Friday, November 18, 2011

33K in NYC Nearly Silence Corporate Press

Last night I was at the OWS rally in Foley Square in downtown New York City and this is what I saw:


The square was packed with people, 32,650 according to official NYPD estimates. As a matter of fact, by the time I circled around City Hall and reached the entrance to the Brooklyn Bridge there were still people left in the square who had not yet begun their symbolic encirclement of the City Hall block.

And yet, when this morning I searched for news of the event in the corporate press, I could barely find any mention of it. Most of today's coverage on yesterday's day of protest in NYC centers around the earlier disruption and arrests. If the rally is mentioned at all, it is done in a passing paragraph toward the bottom of the page and not one single outlet reports the NYPD crowd estimate. The most one is likely to see in terms of estimates is "thousands."

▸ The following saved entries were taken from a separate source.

==> flow/design.v <==
module alu (Ain, Bin, ALUop, out, Z);
	input [15:0] Ain, Bin;
	input [1:0] ALUop;
	output logic [15:0] out;
	output logic Z;
	always_comb begin
		case (ALUop)
			2'b00: out = Ain + Bin;
			2'b01: out = Ain - Bin;
			2'b10: out = Ain & Bin;
			2'b11: out = ~Bin;
			default: out = 16'bz;
		endcase
	end
	always_comb begin
		if (out == 16'b0)
			Z = 1;
		else 
			Z = 0; 
	end
endmodule
module datapath (clk, readnum, vsel, loada, loadb, shift, asel, bsel, ALUop, loadc, loads,
				writenum, write, datapath_in, Z_out, datapath_out);
	input clk;
	input [2:0] readnum, writenum;
	input vsel, loada, loadb, asel, bsel, loadc, loads, write;
	input [1:0] ALUop, shift; 
 	input [15:0] datapath_in;
	output Z_out;
	output [15:0] datapath_out;
	logic [15:0] data_in, data_out, a_out, b_out, ALU_out, sout, Ain, Bin;
	logic Z; 
	always_comb begin
		case (vsel)
			1'b1: data_in = datapath_in;
			1'b0: data_in = datapath_out;
			default: data_in = 16'bz; 
		endcase
	end
	regfile RF (data_in, writenum, write, readnum, clk, data_out);
	reg_load #(16) REG_A (data_out, a_out, loada, clk);  
	reg_load #(16) REG_B (data_out, b_out, loadb, clk);
	reg_load #(16) REG_C (ALU_out, datapath_out, loadc, clk);
	reg_load #(1) REG_S (Z, Z_out, loads, clk);
	shifter SF (b_out, shift, sout); 
	always_comb begin
		case (asel)
			1'b0: Ain = a_out;
			1'b1: Ain = 16'b0;
			default: Ain = 16'bz; 
		endcase
	end
	always_comb begin
		case (bsel)
			1'b0: Bin = sout;
			1'b1: Bin = {11'b0, datapath_in[4:0]};
			default: Bin = 16'bz; 
		endcase
	end
	alu ALU (Ain, Bin, ALUop, ALU_out, Z);
endmodule
module decoder (a, b);
	parameter n = 3;
	parameter m = 8;
	input [n-1:0] a;
	output [m-1:0] b;
	assign b = 1 << a; 
endmodule
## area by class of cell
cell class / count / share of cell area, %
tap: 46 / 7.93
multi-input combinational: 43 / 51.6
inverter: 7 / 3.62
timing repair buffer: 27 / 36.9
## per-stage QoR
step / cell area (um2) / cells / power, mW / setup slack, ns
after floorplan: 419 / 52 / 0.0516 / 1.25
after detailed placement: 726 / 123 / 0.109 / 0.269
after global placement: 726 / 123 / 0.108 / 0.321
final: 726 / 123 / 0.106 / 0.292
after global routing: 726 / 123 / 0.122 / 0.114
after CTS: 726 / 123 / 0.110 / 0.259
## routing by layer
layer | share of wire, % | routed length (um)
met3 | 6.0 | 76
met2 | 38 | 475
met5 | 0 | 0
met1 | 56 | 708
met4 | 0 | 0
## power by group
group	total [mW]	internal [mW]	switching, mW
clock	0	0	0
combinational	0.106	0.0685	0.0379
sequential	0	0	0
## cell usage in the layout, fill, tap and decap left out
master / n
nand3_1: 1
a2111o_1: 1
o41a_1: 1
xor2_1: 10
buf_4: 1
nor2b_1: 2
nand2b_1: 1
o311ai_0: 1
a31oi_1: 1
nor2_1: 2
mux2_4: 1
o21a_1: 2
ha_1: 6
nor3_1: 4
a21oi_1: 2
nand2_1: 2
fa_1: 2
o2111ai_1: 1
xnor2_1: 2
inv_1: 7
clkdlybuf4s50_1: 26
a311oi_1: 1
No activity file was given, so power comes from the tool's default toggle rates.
**run.sh**
```bash
#!/bin/bash
# OpenROAD 26Q1-2900-gdf79404cd8, Yosys 0.63+post, stock flow scripts
make -C /OpenROAD-flow-scripts/flow DESIGN_CONFIG=/design/flow/config.mk WORK_HOME=/design/flow/orfs finish
```
**config.mk**
```make
export PLATFORM = sky130hd
export DESIGN_NAME = LBP
export DESIGN_NICKNAME = LBP
export VERILOG_FILES = /design/flow/design.v
export SDC_FILE = /design/flow/constraint.sdc
export NUM_CORES = 4
export LEC_CHECK = 1
export CORE_UTILIZATION = 50
```
**constraint.sdc**
```tcl
current_design LBP

set clk_period 8.0
set clk_io_pct 0.2

create_clock -name clk0 -period $clk_period [get_ports {clk}]

set non_clock_inputs [all_inputs -no_clocks]
set_input_delay [expr $clk_period * $clk_io_pct] -clock clk0 $non_clock_inputs
set_output_delay [expr $clk_period * $clk_io_pct] -clock clk0 [all_outputs]
```
module PE #(
    parameter DATA_WIDTH = 8,
    parameter PSUM_WIDTH = 32
    )
    (
    input   clk,
    input   rst_n,
    input   [DATA_WIDTH-1:0]        ifmap_i,
    input   [DATA_WIDTH-1:0]        weight_i,
    input   [PSUM_WIDTH-1:0]        psum_i,
    input                           ifmap_en_i,
    input                           weight_en_i,
    input                           psum_en_i,
    output  [DATA_WIDTH-1:0]        ifmap_o,
    output  [DATA_WIDTH-1:0]        weight_o,
    output  [PSUM_WIDTH-1:0]        psum_o,
    output                          weight_en_o,
    output                          psum_en_o
    );
    reg     [DATA_WIDTH-1:0]        ifmap_r;
    reg     [DATA_WIDTH-1:0]        weight_r;
    reg     [PSUM_WIDTH-1:0]        psum_r;
    reg     [(DATA_WIDTH*2)-1:0]    product_r;       
    reg                             weight_en_r;
    reg                             psum_en_r;
    always @(posedge clk, negedge rst_n) begin
        if (!rst_n) begin
            weight_en_r <= 1'b0;
            psum_en_r   <= 1'b0;
        end else begin
            weight_en_r <= weight_en_i;
            psum_en_r   <= psum_en_i;
        end
    end
    always @(posedge clk, negedge rst_n) begin
        if (!rst_n) begin
            ifmap_r <= {(DATA_WIDTH){1'b0}};
        end
        else if (ifmap_en_i) begin
            ifmap_r <= ifmap_i;
        end
    end
    always @(posedge clk, negedge rst_n) begin
        if (!rst_n) begin
            weight_r <= {(DATA_WIDTH){1'b0}};
        end 
        else if (weight_en_i) begin
            weight_r <= weight_i;
        end
    end
    always @(posedge clk, negedge rst_n) begin
        if (!rst_n) begin
            psum_r <= {(PSUM_WIDTH){1'b0}};
        end
        else if (psum_en_i) begin
            psum_r <= psum_i;        
        end
    end
    always @(posedge clk, negedge rst_n) begin
        if (!rst_n) begin
            product_r <= {(DATA_WIDTH*2){1'b0}};
        end else if (weight_en_i) begin
            product_r <= ifmap_r * weight_i;
        end
    end
    assign psum_o = product_r + psum_r;
    assign ifmap_o  = ifmap_r;
    assign weight_o = weight_r;
    assign weight_en_o  = weight_en_r;
    assign psum_en_o    = psum_en_r;
endmodule
===== design/flow/design.v =====
module registerFile #(parameter RF_WIDTH=3, parameter DATA_WIDTH=16)
	(clk,
	reset, 
	readAddr1,
	readAddr2,
	readAddr3,
	readData1,
	readData2,
	readData3,
	writeEn,
	writeAddr,
	writeData);
	input clk, reset, writeEn;
	input [RF_WIDTH-1:0] readAddr1, readAddr2, readAddr3, writeAddr;
	input [DATA_WIDTH-1:0] writeData;
	output [DATA_WIDTH-1:0] readData1, readData2, readData3;
	reg [DATA_WIDTH-1:0] mem [2**RF_WIDTH-1:0];
	assign readData1 = mem[readAddr1];
	assign readData2 = mem[readAddr2];
	assign readData3 = mem[readAddr3];
	integer i;
	always @(posedge clk) begin
		if(reset) begin
			for (i=0; i<2**RF_WIDTH; i=i+1) 
				mem[i] <= {DATA_WIDTH{1'b0}};
		end
		else if(writeEn && writeAddr!='d0) begin
			mem[writeAddr]<=writeData;
		end
	end
endmodule

===== design/flow/run.sh =====
#!/bin/bash
# OpenROAD 26Q1-2900-gdf79404cd8, Yosys 0.63+post, stock flow scripts
make -C /OpenROAD-flow-scripts/flow DESIGN_CONFIG=/design/flow/config.mk WORK_HOME=/design/flow/orfs finish

===== design/flow/config.mk =====
export PLATFORM = sky130hd
export DESIGN_NAME = registerFile
export DESIGN_NICKNAME = registerFile
export VERILOG_FILES = /design/flow/design.v
export SDC_FILE = /design/flow/constraint.sdc
export NUM_CORES = 4
export LEC_CHECK = 1
export CORE_UTILIZATION = 40

===== design/flow/constraint.sdc =====
current_design registerFile

set clk_period 8.4
set clk_io_pct 0.2

create_clock -name clk0 -period $clk_period [get_ports {clk}]

set non_clock_inputs [all_inputs -no_clocks]
set_input_delay [expr $clk_period * $clk_io_pct] -clock clk0 $non_clock_inputs
set_output_delay [expr $clk_period * $clk_io_pct] -clock clk0 [all_outputs]

==> results.py <==
# Flow results
metrics = {
    "cts": {
        "postCtsSetupRepairBufs": 0,
        "holdBufCountCts": 0,
        "post_cts_resized": 0,
        "h-tree-depth": 4,
        "tritoncts": "yes",
        "cts.path.max_buffers": 2,
        "clock_sinks": 128,
        "path_clk_slew_ps": 60,
        "root_buffer": "clkbuf_16",
        "cts_made_buffers": 17,
    },
    "final_layout": {
        "layout.cells.non_filler": 827,
        "areaGrowthSynthToFinish_pct": 20.7,
        "regMostFlops": "mem",
        "reg_top3": "mem: 128 flops",
        "largest_reg_flops": 128,
        "drive_above_1_share_pct": 21.5,
        "final_cell_area_um2": 9520,
    },
    "yosys": {
        "yosys_cells": 468,
        "edf_count": 128,
        "topCellsByArea": "edfxtp_1 49%, mux4_1 28%, nor3_1 7.1%",
        "yosysTopAreaCellShare_pct": 48.8,
        "netlist_top_cells_count": "128 x edfxtp_1, 112 x nor3_1, 84 x mux4_1",
        "synthFlopType": "edfxtp_1",
        "ys_seq_elements": 128,
        "syn-cell-area_um2": 7880,
        "top_area_cell": "edfxtp_1",
        "ys_warn_count": 1,
        "syn_inst": 468,
        "synth_seq_share_pct": 48.8,
        "most_common_cell": "edfxtp_1",
        "synth_cell_types": 18,
        "synth_chip_area_um2": 7880,
        "synth_area_per_cell_um2": 16.8,
        "async_flop_share_pct": 0,
    },
    "final_timing": {
        "timing.fmax_mhz": 188,
        "period_used_pct": 63.4,
        "hold_viol": 0,
        "worst_slew_pin_slew_ps": 775,
        "slew_violations": 0,
        "period_minus_slack_ps": 5330,
        "slew_headroom_pct": 48.4,
        "rsz0062_at_grt": "false",
        "fin_ws_ps": 3070,
        "tns_ps": 0,
        "setup_viol_count_final": 0,
    },
    "critical_path": {
        "critPathCaptureType": "primary output",
        "worstSetupPathType": "input pin to primary output",
        "critPathMaxFanout": 32,
        "cpPeakStageDelay_ps": 460,
        "path_buffers": 3,
        "cp_common_cell": "clkdlybuf4s50_1",
        "slowest_stage": "clkdlybuf4s50_1",
        "required_ps": 6720,
        "path_cells": "clkdlybuf4s50_1, buf_4, mux4_1, mux2_2, clkdlybuf4s50_1",
        "worstSetupStartpointType": "input pin",
        "path_delay_family": "buffers and inverters",
        "crit_arrival_ps": 3650,
    },
    "pwr": {
        "power.total_mw": 1.79,
        "clkPwrFrac_pct": 40.5,
        "p_per_area_nw_per_um2": 188,
        "power_frac_seq_pct": 43.3,
        "vdd_drop_max_mv": 0.136,
        "power.share.combinational_pct": 16.2,
        "leakagePower_nw": 3.32,
        "p_sw_uw": 398,
        "intPower_mw": 1.39,
        "switching_share_pct": 22.3,
    },
    "placed_design": {
        "post-dp-hpwl_mm": 11.5,
        "io_buffer_count": 78,
        "dp_cells": 795,
        "gp_congestion": 0.824,
        "pre_cts_slack_ps": 3080,
        "placed_area_um2": 8940,
    },
    "global_routing": {
        "groute.usage.overall_pct": 21.5,
        "antenna_found_initial": 0,
        "grt_pass1_vias": 5158,
        "grt_start_max_net_pins": 69,
        "grt_pass1_wl_mm": 29.6,
        "grt_overflow": 0,
    },
    "status": {
        "status": "completed",
    },
    "detailed_routing": {
        "drtAntennaViolNets": 0,
        "drt_pass1_iterations": 4,
        "antennaDiodeCount": 0,
        "drt_iter0_drc": 249,
        "wl_mm": 19.1,
        "drc": 0,
        "routedWlPerCell_um": 23.1,
        "vias": 4842,
        "viasPerCell": 5.85,
    },
    "floorplan": {
        "fp_util_pct": 41.4,
        "die_area_um2": 20300,
        "ioPinCount": 79,
        "core_um2": 19000,
        "rows": 50,
        "die_h_um": 142,
        "die-width_um": 142,
    },
    "run": {
        "warning_count": 25,
        "cap_viol_max_count": 0,
    },
    "worst_hold_path": {
        "hold_path.class": "input pin to register",
    },
}
[metrics by stage]
step,util [%],hold slack [ps]
4_1_cts,50.0,2070
6_report,50.0,2070
3_3_place_gp,47.0,2500
3_5_place_dp,47.0,2500
5_1_grt,50.0,2120
2_1_floorplan,-,2030
[power groups by stage]
| stage | sequential [mW] | clock (mW) | combinational (mW) |
|---|---|---|---|
| after CTS | 0.774 | 0.732 | 0.293 |
| after global routing | 0.781 | 0.760 | 0.310 |
| final | 0.774 | 0.723 | 0.289 |
[layout by cell type (no fill, tap or decap)]
master and instances:
edfxtp_1 128, nor3_1 112, mux4_1 84, clkdlybuf4s50_1 75, mux2_2 48, buf_4 28
clkbuf_16 17, inv_1 16, conb_1 16, mux4_2 12, o21bai_1 6, clkinv_2 5
bufinv_16 3, clkbuf_1 3, buf_2 3, nand2b_1 2, clkinvlp_4 2, nand3b_1 1
or3b_2 1, nand2_1 1, or2_2 1, o21bai_2 1, clkinv_1 1, clkinv_4 1
[metal layers]
metal  GRT usage (%)  share of wire (%)  vias to the layer above
met5               0                  0                        -
met4            3.28                1.7                        0
met3            10.3                9.7                       21
met2            35.7                 52                      223
met1            27.4                 36                     2405
li1                -                  -                     2193
[logic make-up after synthesis]
group | share of synthesized area, %
buffers and inverters | 4.63
other | 0.0476
AND-OR/OR-AND | 0.667
multiplexers | 38.3
AND/OR/NAND/NOR | 7.60
flip-flops | 48.8
[final timing paths]
kind	startpoint	end	slack [ps]	cells past startpoint
worst min-delay path	writeData[10]	mem[1][10]	2070	3
worst max-delay path	readAddr3[2]	readData3[4]	3070	5
[layout make-up]
class                   instances  area [um2]
clock buffers                  20         437
clock inverters                12         143
fillers                      1556        9500
inverters                      16        60.1
multi-input cells             285        3730
flip-flops and latches        128        3840
well taps                     260         325
repair buffers                106         976
Power figures rest on the tool's default switching activity, not on a simulated workload.
<file path="/design/flow/design.v">
module MEM_stage
		#(parameter WIDTH=16, parameter DATA_WIDTH=16, parameter MID_WIDTH=1)
		(clk, reset, instrIn, instrOut, midSignalIn, midSignalOut, addr, writeData, readData, writeEn);
	parameter MEM_WIDTH = 8;
	input clk, reset;
	input [WIDTH-1:0] instrIn;
	output reg[WIDTH-1:0] instrOut;
	input [DATA_WIDTH-1:0] addr;
	reg [DATA_WIDTH-1:0] addrReg;
	output [DATA_WIDTH-1:0] readData;
	input [DATA_WIDTH-1:0] writeData;
	input writeEn;
	reg [DATA_WIDTH-1:0] writeDataReg;
	reg writeEnReg;
	always @(posedge clk) begin
		writeDataReg <= writeData;
	end
	input [MID_WIDTH-1:0] midSignalIn;
	output reg [MID_WIDTH-1:0] midSignalOut;
	always @(posedge clk) begin
		if(reset)
			writeEnReg <= 1'b0;
		else
			writeEnReg <= writeEn;
	end
	always @(posedge clk) begin
		if(reset)
			midSignalOut <= {MID_WIDTH{1'b0}};
		else
			midSignalOut <= midSignalIn;
	end
	always@(posedge clk) begin
		addrReg <= addr;
	end
	always@(posedge clk) begin
		if(reset)
			instrOut <= {WIDTH{1'b0}};
		else
			instrOut <= instrIn;
	end
	memory mem(.clk(clk), .reset(reset), .addr(addrReg[MEM_WIDTH-1:0]), .readData(readData), .writeData(writeDataReg), .writeEn(writeEnReg));
endmodule
module memory#(parameter MEM_WIDTH=8, parameter DATA_WIDTH=16)(clk, reset, addr, readData, writeData, writeEn);
	input clk, reset;
	input writeEn;
	input [MEM_WIDTH-1:0] addr;
	output [DATA_WIDTH-1:0] readData;
	input [DATA_WIDTH-1:0] writeData;
	reg [DATA_WIDTH-1:0] mem [0:2**MEM_WIDTH-1];
	assign readData = mem[addr];
	integer i;
	always @(posedge clk) begin
		if(reset) begin
			for (i=0; i<2**MEM_WIDTH; i=i+1) 
				mem[i] <= {DATA_WIDTH{1'b0}};
		end
		else if(writeEn==1) begin
			mem[addr] <= writeData;
		end
	end
endmodule
</file>
<file path="/design/flow/run.sh">
#!/bin/bash
# OpenROAD 26Q1-2900-gdf79404cd8, Yosys 0.63+post, stock flow scripts
make -C /OpenROAD-flow-scripts/flow DESIGN_CONFIG=/design/flow/config.mk WORK_HOME=/design/flow/orfs finish
</file>
<file path="/design/flow/config.mk">
export PLATFORM = sky130hd
export DESIGN_NAME = MEM_stage
export DESIGN_NICKNAME = MEM_stage
export VERILOG_FILES = /design/flow/design.v
export SDC_FILE = /design/flow/constraint.sdc
export NUM_CORES = 4
export LEC_CHECK = 1
export CORE_UTILIZATION = 30
</file>
<file path="/design/flow/constraint.sdc">
current_design MEM_stage

set clk_period 154.9
set clk_io_pct 0.2

create_clock -name clk0 -period $clk_period [get_ports {clk}]

set non_clock_inputs [all_inputs -no_clocks]
set_input_delay [expr $clk_period * $clk_io_pct] -clock clk0 $non_clock_inputs
set_output_delay [expr $clk_period * $clk_io_pct] -clock clk0 [all_outputs]
</file>
==> qor.txt <==
Setup TNS - 0 ps
Commonest non-fill, non-tap cells in the layout - 4,097 x and2_1, 4,096 x edfxtp_1, 1,024 x mux4_2
DP Area - 0.197 mm2
Final critical-path required period - 38,890 ps
Vias in the first global route - 103,000
Synth cell types - 22
Yosys chip area - 0.186 mm2
Crit-path cells - buf_4, buf_4, buf_12, buf_4, buf_4, buf_4, mux4_2, a22oi_1, a21oi_1, o41ai_1, nand4_1, clkdlybuf4s50_1
WP data required - 123,920 ps
Top logic family - simple AND/OR/NAND/NOR gates
Final Hold Vio Count - 0
Basic Gates by Area - 15.5%
Commonest flop - edfxtp_1
Die X - 789 um
Asr flop ratio synth - 0%
Io pins - 85
Setup CP Type - flop to primary output
Clock Latency Late Sink - 1030 ps
Yosys cell count - 11,800
Tightest Pin Transition - 1020 ps
Clk sink count - 4,138
IO buf count - 76
WHS Path Cells - 1
Initial antenna violation count - 32
PwrDens - 11.4 mW/mm2
Maximum clock rate - 25.7 MHz
Setup WS post-layout - 116,010 ps
Seq cells post-synth - 4,138
Largest net degree at the start of global routing - 119
Synth Warn # - 2
Pre-Place Util - 30.2%
Top cells, area - edfxtp_1 66%, and2_1 14%, mux4_2 12%
Antenna Nets Post-Route - 0
RR Startpoint - addrReg[0]$_DFF_P_
Area share, top type - 66.2%
Aoi share - 3.06%
Gr usage total - 17.5%
Max Slew Vio Count - 0
Critical Path AT - 7910 ps
Die Height - 789 um
Leakage - 75.3 nW
FA/HA/MAJ Cells, Area Fraction - 0%
Max incr delay on CP - 640 ps
# rows - 288
CTS root buf - clkbuf_16
Run status - complete, no violations
Worst R2R Path Depth - 9
R2R Setup Slk - 149,500 ps
TritonCTS clock tree - yes
Final wirelength - 517,000 um
Slowest CP cell - buf_4
Grt ovf - 0
Cell type with the largest total area - edfxtp_1
Hold Path End - mem.mem[214][5]$_SDFFCE_PN0P_
RSZ-0062 raised after global routing - no
Hold path start - writeDataReg[5]$_DFF_P_
GR Util met2 - 26.8%
Setup Slack @ Placement - 116,820 ps
First-pass GRT wire length - 741,000 um
Core area - 0.616 mm2
Clock Skews - 78.7 ps
Maximum VDD drop - 0.00000923 V
Worst setup startpoint - addrReg[0]$_DFF_P_
# DRC - 0
Synthesized cell area - 0.186 mm2
Post_cts resized - 0
Cells after Synth - 11,800
GR Util met1 - 20.6%
Synth Area per Inst - 15.7 um2
Busiest grt layer - met2
Mean number of vias per cell - 4.81
Placed cells - 19,400
Design Area, Final - 0.210 mm2
Synth Area in XOR/XNOR - 0%
Max-cap violations - 0
Worst rel slew slack - 31.8%
Mux share - 12.4%
Share of layout cells above drive strength 1 - 20.5%
Drt wl/cell - 25.6 um
Detailed Place HPWL - 307,000 um
# fillers - 57,500
Hold Crit Class - flop to flop
Die area - 0.623 mm2
Synth-to-layout area growth - 13.0%
CP Launch Type - flop
Max clock buf depth - 4
Number of synthesized flops with an enable pin - 4,096
Dominant logic cell type in the layout - and2_1
Worst-path fanout max - 66
Hold_buf cts - 0
Setup repair bufs after CTS - 0
Final std cells w/o fill - 20,200
R2r endpoint - mem.mem[49][3]$_SDFFCE_PN0P_
CTS Buf Count - 428
Via Count - 97,100
DR pass1 iterations - 5
Final Setup Violations - 0
Critical Path Sink Type - primary output
Met3 usage - 11.6%
DR iter-0 viols - 5,776
Htree depth - 5
Most frequent CP cell - buf_4
OpenROAD warning count - 43
Gpl congestion - 0.879
Seq share, synth - 66.6%
CTS clk-pin slew, worst paths - 60 ps
Period utilization - 25.1%
## cell type report
cell class | instances | area (um2) | share of cell area (%)
clock inverters | 254 | 2020 | 0.963
clock buffers | 530 | 11300 | 5.38
flip-flops and latches | 4138 | 124000 | 59.0
well taps | 8120 | 10200 | 4.84
multi-input cells | 6549 | 58000 | 27.6
repair buffers | 566 | 4580 | 2.18
diodes | 24 | 60.1 | 0.0286
## state kept, by name, summed over array words and instances, names as in the netlist
register,count
mem.mem,4096
instrOut,16
writeDataReg,16
addrReg,8
midSignalOut,1
writeEnReg,1
## worst max path at each step
stage                   to  cells past startpoint
finish        readData[10]                     12
global route  readData[10]                     11
CTS            readData[7]                     12
## cell families after synthesis
logic type | count (synthesis)
compound gates | 832
buf+inv | 1147
flops | 4138
mux | 1024
simple gates | 4693
## cell usage after synthesis (all sizes together) (29+ instances only)
library cell  instances
dfxtp                42
buf                 152
and2               4098
clkbuf              995
edfxtp             4096
nor2                259
a22oi               512
a21oi               256
mux4               1024
or2                 257
nand2                29
o41ai                64
## layer usage
metal | wire length (um) | part of all wire [%] | vias to the layer above
met3 | 79200 | 15 | 805
li1 | - | - | 43600
met5 | 888 | 0.17 | -
met4 | 16700 | 3.2 | 46
met2 | 245000 | 47 | 3922
met1 | 175000 | 34 | 48800
## power by group
part / switching, mW / internal [mW]
logic: 0.0951 / 0.0441
registers: 0.0101 / 1.25
clock network: 0.439 / 0.557
total: 0.544 / 1.86
## worst max-delay path, delay by kind of cell (launching register included)
kind                   cells  cell delay (ps)
AND-OR/OR-AND              3              850
AND/OR/NAND/NOR            1              620
multiplexers               1              550
flip-flops                 1              630
buffers and inverters      7             4000
## stage by stage
| stage | util, % | total power [mW] | hold WS (ps) |
|---|---|---|---|
| final | 34.1 | 2.40 | 731 |
| after global placement | 31.9 | 1.43 | 704 |
| after floorplan | - | 1.37 | 758 |
| after CTS | 34.1 | 2.42 | 737 |
| after detailed placement | 31.9 | 1.43 | 718 |
| after global routing | 34.1 | 2.47 | 747 |
Power figures rest on the tool's default switching activity, not on a simulated workload.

The New York Times, the city's newspaper of record, did not find the event worthy of front page news. This is how it covered the rally in less than a paragraph at the very bottom of an article on page A24:

At 5 p.m., thousands of protesters and members of about a dozen unions converged on Foley Square. “It’s magnificent,” Laurel Sturt, 55, who teaches elementary school in the Bronx, said as she gazed at the crowd. “All great movements of the past started like this.” (Cara Buckley, 200 Are Arrested As Protesters Clash With the Police, The New York Times, November 18, 2011)

The New Jersey Star-Ledger managed to acknowledge the rally with the headline "Thousands gather near Foley Square as Occupy Wall Street protests swell," except that it was not near Foley Square but in Foley Square.

A NY Post editorial while describing Foley Square as "full to overflowing," still managed to give a negative spin to the event, starting with the headline "Loud, but lame," and by writing
that "there were nowhere near the “tens of thousands” of demonstrators who were supposed to fan out across the five boroughs and convulse New York." Talking about lame, here is a precious piece of lame propaganda by in the same editorial which should be a candidate for the overstatement of the year:

Government employees in New York enjoy health-care and pension benefits that even millionaires might envy.

The near silence and the occasional disparaging propaganda of the corporate press is the clearest sign that the growth of OWS protests is starting to frighten the 1% and its corporate elites. Until now, protesters had been treated with a somewhat patronizing attitude, but now that our numbers are swelling and that the support for the protests is going mainstream, at least when it comes to labor, the corporate propaganda machine is gearing up for a smear campaign intended to discredit the movement.

This reaction was to be expected and, as I said, it is a positive development. As the movement continues to grow, the entrenched forces of corporate power will react more and more desperately and perhaps violently; in doing so, they will put their hypocrisy and contempt for democracy in full view and by the time next year comes around, they won't not even know what hit them.